Interestingly, for some COVID-19 vaccine candidates, the Phase 1 and Phase 2 trials are being conducted concurrently, so that might be seen as a “shortcut” of sorts. Hopefully that will save a bit of time without sacrificing the ability to properly evaluate the safety and effectiveness of the vaccine.
Professor Kwong pointed out the challenges in the use of data for H1N1 and that we’re still experiencing the challenges using merged multi-province level data, as well as logistical and legislations barriers for many other databases for health services research. Any comments about a Federal-level platform for COVID-19 vs. province level infrastructure for data collection and use of data?

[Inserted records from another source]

$ cat src/rtl/cce_pkg.sv
`default_nettype none
// ----------------------------------------------------------------------------
// cce_pkg: shared types and constants of the cheat code engine
// Command, code type, status and queue item definitions used by all modules.
// ----------------------------------------------------------------------------
package cce_pkg;

   localparam int ADDR_BITS = 16;
   localparam int MEM_SIZE  = 1 << ADDR_BITS;
   localparam int CODE_ADDR_BITS = 21;
   localparam int TYPE_SHIFT = 24;

   // request commands
   localparam logic [1:0] CMD_CODE   = 2'd0;
   localparam logic [1:0] CMD_MEM_WR = 2'd1;
   localparam logic [1:0] CMD_MEM_RD = 2'd2;

   // response status codes
   localparam logic [1:0] ST_DONE    = 2'd0;
   localparam logic [1:0] ST_AWAIT   = 2'd1;
   localparam logic [1:0] ST_SKIPPED = 2'd2;
   localparam logic [1:0] ST_IGNORED = 2'd3;

   // pending pair kinds
   localparam logic [1:0] PEND_NONE  = 2'd0;
   localparam logic [1:0] PEND_SLIDE = 2'd1;
   localparam logic [1:0] PEND_COPY  = 2'd2;

   // code type bytes
   localparam logic [7:0] TYP_W8    = 8'h30;
   localparam logic [7:0] TYP_W16   = 8'h80;
   localparam logic [7:0] TYP_ADD16 = 8'h10;
   localparam logic [7:0] TYP_SUB16 = 8'h11;
   localparam logic [7:0] TYP_ADD8  = 8'h20;
   localparam logic [7:0] TYP_SUB8  = 8'h21;
   localparam logic [7:0] TYP_SLIDE = 8'h50;
   localparam logic [7:0] TYP_COPY  = 8'hC2;
   localparam logic [7:0] TYP_C8_EQ = 8'hE0;
   localparam logic [7:0] TYP_C8_NE = 8'hE1;
   localparam logic [7:0] TYP_C8_LT = 8'hE2;
   localparam logic [7:0] TYP_C8_GT = 8'hE3;
   localparam logic [7:0] TYP_C16_EQ = 8'hD0;
   localparam logic [7:0] TYP_C16_NE = 8'hD1;
   localparam logic [7:0] TYP_C16_LT = 8'hD2;
   localparam logic [7:0] TYP_C16_GT = 8'hD3;

   // compare selects (low two bits of the compare type)
   localparam logic [1:0] CMP_EQ = 2'd0;
   localparam logic [1:0] CMP_NE = 2'd1;
   localparam logic [1:0] CMP_LT = 2'd2;
   localparam logic [1:0] CMP_GT = 2'd3;

   typedef enum logic [1:0] {
      K_CODE, K_MWR, K_MRD, K_BAD
   } kind_type;

   typedef enum logic [3:0] {
      OP_W8, OP_W16, OP_ADD16, OP_SUB16, OP_ADD8, OP_SUB8,
      OP_SLIDE, OP_COPY, OP_CMP8, OP_CMP16, OP_UNK
   } op_type;

   typedef enum logic [3:0] {
      S_CLEAR, S_IDLE, S_DECODE, S_MRD, S_RD_LO, S_RD_HI, S_CALC,
      S_WR_HI, S_SLIDE, S_SLIDE_HI, S_CP_RD, S_CP_WR, S_RESP
   } state_type;

   typedef struct packed {
      kind_type                  kind;
      op_type                    op;
      logic                      wide;
      logic [1:0]                cmp_sel;
      logic [CODE_ADDR_BITS-1:0] addr;
      logic [15:0]               value;
      logic                      last;
      logic [ADDR_BITS-1:0]      maddr;
      logic [7:0]                mdata;
   } item_type;

   typedef struct packed {
      logic pop;
      logic clearing;
   } back_stat_type;

endpackage
`default_nettype wire

$ cat src/rtl/cce_front.sv
`default_nettype none
// ----------------------------------------------------------------------------
// cce_front: request intake and classification
// Decodes each request into a queue item and holds it in a two-entry queue.
// ----------------------------------------------------------------------------
module cce_front (
   input  wire logic                          clock,
   input  wire logic                          reset,
   input  wire logic                          req_valid,
   output logic                               req_ready,
   input  wire logic [1:0]                    req_command,
   input  wire logic [31:0]                   req_code_word,
   input  wire logic [15:0]                   req_code_value,
   input  wire logic                          req_last_of_group,
   input  wire logic [cce_pkg::CODE_ADDR_BITS-1:0] req_mem_address,
   input  wire logic [7:0]                    req_mem_data,
   input  wire cce_pkg::back_stat_type        bstat,
   output logic                               q_valid,
   output cce_pkg::item_type                  q_item
);
   import cce_pkg::*;

   item_type   dec;
   logic [7:0] code_type;
   item_type   q_ff [2];
   logic       wr_ptr_ff, wr_ptr_in, rd_ptr_ff, rd_ptr_in;
   logic [1:0] cnt_ff, cnt_in;
   logic       push;

   assign code_type = req_code_word[TYPE_SHIFT +: 8];

   always_comb begin
      dec         = '0;
      dec.addr    = req_code_word[CODE_ADDR_BITS-1:0];
      dec.value   = req_code_value;
      dec.last    = req_last_of_group;
      dec.maddr   = req_mem_address[ADDR_BITS-1:0];
      dec.mdata   = req_mem_data;
      dec.cmp_sel = code_type[1:0];
      unique case (req_command)
         CMD_CODE:   dec.kind = K_CODE;
         CMD_MEM_WR: dec.kind = K_MWR;
         CMD_MEM_RD: dec.kind = K_MRD;
         default:    dec.kind = K_BAD;
      endcase
      unique case (code_type) inside
         TYP_W8:    dec.op = OP_W8;
         TYP_W16:   dec.op = OP_W16;
         TYP_ADD16: dec.op = OP_ADD16;
         TYP_SUB16: dec.op = OP_SUB16;
         TYP_ADD8:  dec.op = OP_ADD8;
         TYP_SUB8:  dec.op = OP_SUB8;
         TYP_SLIDE: dec.op = OP_SLIDE;
         TYP_COPY:  dec.op = OP_COPY;
         TYP_C8_EQ, TYP_C8_NE, TYP_C8_LT, TYP_C8_GT:     dec.op = OP_CMP8;
         TYP_C16_EQ, TYP_C16_NE, TYP_C16_LT, TYP_C16_GT: dec.op = OP_CMP16;
         default:   dec.op = OP_UNK;
      endcase
      dec.wide = (dec.op == OP_W16) || (dec.op == OP_ADD16) ||
                 (dec.op == OP_SUB16) || (dec.op == OP_CMP16);
   end

   assign req_ready = (cnt_ff != 2'd2) && !bstat.clearing;
   assign push      = req_valid && req_ready;
   assign q_valid   = (cnt_ff != 2'd0);
   assign q_item    = q_ff[rd_ptr_ff];

   always_comb begin
      wr_ptr_in = push ? ~wr_ptr_ff : wr_ptr_ff;
      rd_ptr_in = bstat.pop ? ~rd_ptr_ff : rd_ptr_ff;
      cnt_in    = cnt_ff + {1'b0, push} - {1'b0, bstat.pop};
   end

   always_ff @(posedge clock) begin
      if (reset) begin
         wr_ptr_ff <= 1'b0;
         rd_ptr_ff <= 1'b0;
         cnt_ff    <= 2'd0;
      end else begin
         wr_ptr_ff <= wr_ptr_in;
         rd_ptr_ff <= rd_ptr_in;
         cnt_ff    <= cnt_in;
      end
   end

   always_ff @(posedge clock) begin
      if (push) begin
         q_ff[wr_ptr_ff] <= dec;
      end
   end

endmodule
`default_nettype wire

In Canada, health is generally considered a provincial responsibility, so I anticipate data collection for a COVID-19 vaccine will be a responsibility of provincial governments. The main issue in Ontario is not data linkage, but data collection – comprehensive and timely collection of data on the administration of the COVID-19 vaccine into immunization information systems will be critical for studies of vaccine safety and effectiveness.
Ideally, digital methods are used to collect these data, but if paper patient consent forms must be used, creative methods of data entry such as scannable forms can still be used to ensure efficient capture of this information in immunization information systems.